## [DATASET EXCERPTS]

▬▬▬▬▬▬▬▬▬▬

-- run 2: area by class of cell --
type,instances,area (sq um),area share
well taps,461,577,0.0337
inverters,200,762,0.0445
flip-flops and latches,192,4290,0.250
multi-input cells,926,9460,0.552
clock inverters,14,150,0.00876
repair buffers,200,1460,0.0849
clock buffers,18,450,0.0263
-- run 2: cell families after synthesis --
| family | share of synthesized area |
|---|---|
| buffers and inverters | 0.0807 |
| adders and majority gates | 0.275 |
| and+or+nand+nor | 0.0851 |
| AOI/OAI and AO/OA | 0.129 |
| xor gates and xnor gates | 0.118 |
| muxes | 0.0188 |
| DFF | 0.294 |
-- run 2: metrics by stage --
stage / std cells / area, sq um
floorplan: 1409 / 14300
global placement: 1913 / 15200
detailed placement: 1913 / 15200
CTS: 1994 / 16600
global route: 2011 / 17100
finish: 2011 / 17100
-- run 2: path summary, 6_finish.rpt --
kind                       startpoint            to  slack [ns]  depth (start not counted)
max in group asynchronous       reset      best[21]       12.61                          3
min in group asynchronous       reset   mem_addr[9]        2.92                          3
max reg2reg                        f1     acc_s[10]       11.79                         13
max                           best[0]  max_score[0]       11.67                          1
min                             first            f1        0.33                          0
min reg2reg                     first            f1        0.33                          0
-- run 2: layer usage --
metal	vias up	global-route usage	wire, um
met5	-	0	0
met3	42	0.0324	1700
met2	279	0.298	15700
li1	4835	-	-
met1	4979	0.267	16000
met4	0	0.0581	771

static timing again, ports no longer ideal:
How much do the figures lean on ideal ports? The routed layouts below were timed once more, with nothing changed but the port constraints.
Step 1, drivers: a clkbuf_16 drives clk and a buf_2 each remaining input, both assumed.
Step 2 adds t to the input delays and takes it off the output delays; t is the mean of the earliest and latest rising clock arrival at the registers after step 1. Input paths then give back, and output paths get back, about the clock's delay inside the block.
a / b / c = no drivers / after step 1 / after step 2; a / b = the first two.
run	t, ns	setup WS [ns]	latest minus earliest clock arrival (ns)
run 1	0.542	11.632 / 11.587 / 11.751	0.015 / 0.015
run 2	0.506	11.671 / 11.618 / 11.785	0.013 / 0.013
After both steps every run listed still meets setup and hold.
From an optimization exercise on the open Yosys and OpenROAD flow, aimed at small area and a short achievable clock period; shortcuts taken in it are not production practice.
RTL that was checked went through simulation tests only; none was proved equivalent to the original.

==> flow/design.v (excerpt) <==
module divider (input logic [15:0] N,D,IA0,IA1,IA2,IA3,
                input logic clk, reset, kSave, nSave, dSave, kNextSel,
                input logic [1:0] muxSelB,
                output logic [15:0] quotient, remainder);
For scale: roughly 1,100 cells after synthesis, ~64 flip-flops, about 140 I/O pins, roughly 10,000 µm² of cells after synthesis.
==> flow/config.mk <==
export PLATFORM = sky130hd
export DESIGN_NAME = divider
export DESIGN_NICKNAME = divider
export VERILOG_FILES = /design/flow/design.v
export SDC_FILE = /design/flow/constraint.sdc
export NUM_CORES = 4
export LEC_CHECK = 0
export CAP_MARGIN = 20
export CORE_MARGIN = 2
export CORE_UTILIZATION = 40
export SLEW_MARGIN = 20
==> flow/constraint.sdc <==
create_clock -name core_clock -period 18.0 [get_ports {clk}]
set_input_delay 3.6000 -clock core_clock [delete_from_list [all_inputs] [get_ports {clk}]]
set_output_delay 3.6000 -clock core_clock [all_outputs]
set_load 0.01 [all_outputs]
standard.sh (not shown) runs the stock make flow with config.mk's settings and CLKGATE_MAP_FILE= SYNTH_SCRIPT=/design/flow/synth_recipe.tcl, a recipe that flattens the netlist after the stock synthesis.
==> flow/flow/run.sh <==
#!/bin/bash
# Own layout flow: the standard flow (standard.sh) with two changes:
#  - the full-adder and half-adder modules (fa, ha) are kept as their own modules through
#    synthesis, so each becomes one sky130 fa/ha cell, and the netlist is flattened at the end
#    as the standard synthesis does;
#  - port buffers are buf_2 cells instead of the default delay-buffer cell.
set -euo pipefail
W=$PWD
export SYNTH_KEEP_MODULES="fa ha"
export BUFFER_PORTS_ARGS="-buffer_cell sky130_fd_sc_hd__buf_2"
export SETUP_SLACK_MARGIN=8
bash "$W/standard.sh" > "$W/standard_flow.log" 2>&1
The starting point finished with timing, DRC and antenna clean.
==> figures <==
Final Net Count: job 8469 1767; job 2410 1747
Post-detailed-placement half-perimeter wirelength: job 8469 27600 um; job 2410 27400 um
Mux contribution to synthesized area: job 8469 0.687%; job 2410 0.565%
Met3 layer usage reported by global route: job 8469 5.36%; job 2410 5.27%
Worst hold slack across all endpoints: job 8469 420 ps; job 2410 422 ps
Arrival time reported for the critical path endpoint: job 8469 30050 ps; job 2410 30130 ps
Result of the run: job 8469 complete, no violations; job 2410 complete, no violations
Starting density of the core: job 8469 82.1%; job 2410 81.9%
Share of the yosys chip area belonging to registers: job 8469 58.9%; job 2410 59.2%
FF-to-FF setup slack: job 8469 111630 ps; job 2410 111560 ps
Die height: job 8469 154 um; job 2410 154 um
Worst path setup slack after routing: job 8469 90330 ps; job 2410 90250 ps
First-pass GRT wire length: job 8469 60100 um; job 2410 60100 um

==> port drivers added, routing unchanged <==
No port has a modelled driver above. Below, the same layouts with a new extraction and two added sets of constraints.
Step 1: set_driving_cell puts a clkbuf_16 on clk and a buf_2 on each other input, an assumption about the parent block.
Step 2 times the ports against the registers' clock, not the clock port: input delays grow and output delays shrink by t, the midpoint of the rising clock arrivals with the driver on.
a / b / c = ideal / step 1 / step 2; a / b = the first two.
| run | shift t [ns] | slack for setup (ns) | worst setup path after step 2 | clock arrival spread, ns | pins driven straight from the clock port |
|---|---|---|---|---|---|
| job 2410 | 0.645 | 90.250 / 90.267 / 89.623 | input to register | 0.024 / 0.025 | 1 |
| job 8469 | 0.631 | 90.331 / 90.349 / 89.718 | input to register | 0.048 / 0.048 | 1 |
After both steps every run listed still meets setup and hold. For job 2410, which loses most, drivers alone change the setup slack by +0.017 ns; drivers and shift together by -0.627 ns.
What follows belongs to an exercise in optimizing a design on an open flow for small area; a production flow would make more cautious choices. The RTL was checked by simulation tests, not by an equivalence proof against the original design. Power is estimated from default activity; no workload was simulated.

### flow/flow/run.sh
#!/bin/bash
# The standard layout (standard.sh) with these changes:
#  - synthesis: area-oriented ABC script (flow/area.abc, via flow/synth.tcl) and no hard
#    half/full-adder cells (ADDER_MAP_FILE empty), so ABC maps the adders too
#  - every port still gets a buffer, but a sky130_fd_sc_hd__buf_1
#  - CTS: clkbuf_16 leaf buffers driving clusters of up to 25 sinks within 120 um,
#    without dummy loads
# make's full output goes to standard.log; ORFS keeps each step's log under orfs/logs.
set -euo pipefail
W=$PWD
export AREA_ABC_SCRIPT=$W/flow/area.abc
export ADDER_MAP_FILE=
export BUFFER_PORTS_ARGS="-buffer_cell sky130_fd_sc_hd__buf_1"
export CTS_ARGS="-sink_clustering_enable -repair_clock_nets -dont_use_dummy_load -buf_list sky130_fd_sc_hd__clkbuf_16 -sink_clustering_size 25 -sink_clustering_max_diameter 120"
sed "s#SYNTH_SCRIPT=[^ ']*#SYNTH_SCRIPT=$W/flow/synth.tcl#" standard.sh > standard_area.sh
grep -q "SYNTH_SCRIPT=$W/flow/synth.tcl" standard_area.sh
bash standard_area.sh > standard.log 2>&1
### flow/flow/area.abc
strash
ifraig
scorr
dc2
strash
dch -f
map -a
topo
strash
dch -f
amap
topo
### flow/flow/synth.tcl
# The standard flow's synthesis script (synth_recipe.tcl) with one change: ABC maps the logic with
# the area-oriented script in $::env(AREA_ABC_SCRIPT) instead of ORFS's delay-driven one.
# Registers are mapped before ABC runs, so they are the standard synthesis's registers.
proc synth {args} { yosys synth -nofsm -noshare {*}$args }
proc abc {args} {
  set keep {}
  set skip 0
  foreach a $args {
    if {$skip} { set skip 0; continue }
    if {$a eq "-script" || $a eq "-D"} { set skip 1; continue }
    lappend keep $a
  }
  yosys abc -script $::env(AREA_ABC_SCRIPT) {*}$keep
}
source $::env(SCRIPTS_DIR)/synth.tcl
# left out here: clear keep_hierarchy, flatten, clean up, hide names made inside functions, write 1_2_yosys.v
### flow/standard.sh
#!/bin/bash
# synth_recipe.tcl (not shown) runs the flow's synth.tcl, then flattens the netlist and writes it again
# the make line also repeats each setting of config.mk as NAME=value (left out here)
make -C /OpenROAD-flow-scripts/flow DESIGN_CONFIG=/design/flow/config.mk WORK_HOME=/design/flow/orfs CLKGATE_MAP_FILE= SYNTH_SCRIPT=/design/flow/synth_recipe.tcl "${@:-finish}"
### flow/config.mk
export PLATFORM = sky130hd
export DESIGN_NAME = mem_iso_top
export DESIGN_NICKNAME = mem_iso_top
export VERILOG_FILES = /design/flow/design.v
export SDC_FILE = /design/flow/constraint.sdc
export NUM_CORES = 4
export LEC_CHECK = 0
export CAP_MARGIN = 5
export CORE_MARGIN = 2
export CORE_UTILIZATION = 60
export SLEW_MARGIN = 5
### flow/constraint.sdc
create_clock -name core_clock -period 5.5 [get_ports {aclk}]
set_input_delay 1.1000 -clock core_clock [delete_from_list [all_inputs] [get_ports {aclk}]]
set_output_delay 1.1000 -clock core_clock [all_outputs]
set_load 0.01 [all_outputs]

▬▬▬▬▬▬▬▬▬▬

Can you write out the lines above, from the first one through the one containing "Step 1, drivers: a", exactly as they appear and nothing more?

-- run 2: area by class of cell --
type,instances,area (sq um),area share
well taps,461,577,0.0337
inverters,200,762,0.0445
flip-flops and latches,192,4290,0.250
multi-input cells,926,9460,0.552
clock inverters,14,150,0.00876
repair buffers,200,1460,0.0849
clock buffers,18,450,0.0263
-- run 2: cell families after synthesis --
| family | share of synthesized area |
|---|---|
| buffers and inverters | 0.0807 |
| adders and majority gates | 0.275 |
| and+or+nand+nor | 0.0851 |
| AOI/OAI and AO/OA | 0.129 |
| xor gates and xnor gates | 0.118 |
| muxes | 0.0188 |
| DFF | 0.294 |
-- run 2: metrics by stage --
stage / std cells / area, sq um
floorplan: 1409 / 14300
global placement: 1913 / 15200
detailed placement: 1913 / 15200
CTS: 1994 / 16600
global route: 2011 / 17100
finish: 2011 / 17100
-- run 2: path summary, 6_finish.rpt --
kind                       startpoint            to  slack [ns]  depth (start not counted)
max in group asynchronous       reset      best[21]       12.61                          3
min in group asynchronous       reset   mem_addr[9]        2.92                          3
max reg2reg                        f1     acc_s[10]       11.79                         13
max                           best[0]  max_score[0]       11.67                          1
min                             first            f1        0.33                          0
min reg2reg                     first            f1        0.33                          0
-- run 2: layer usage --
metal	vias up	global-route usage	wire, um
met5	-	0	0
met3	42	0.0324	1700
met2	279	0.298	15700
li1	4835	-	-
met1	4979	0.267	16000
met4	0	0.0581	771

static timing again, ports no longer ideal:
How much do the figures lean on ideal ports? The routed layouts below were timed once more, with nothing changed but the port constraints.
Step 1, drivers: a clkbuf_16 drives clk and a buf_2 each remaining input, both assumed.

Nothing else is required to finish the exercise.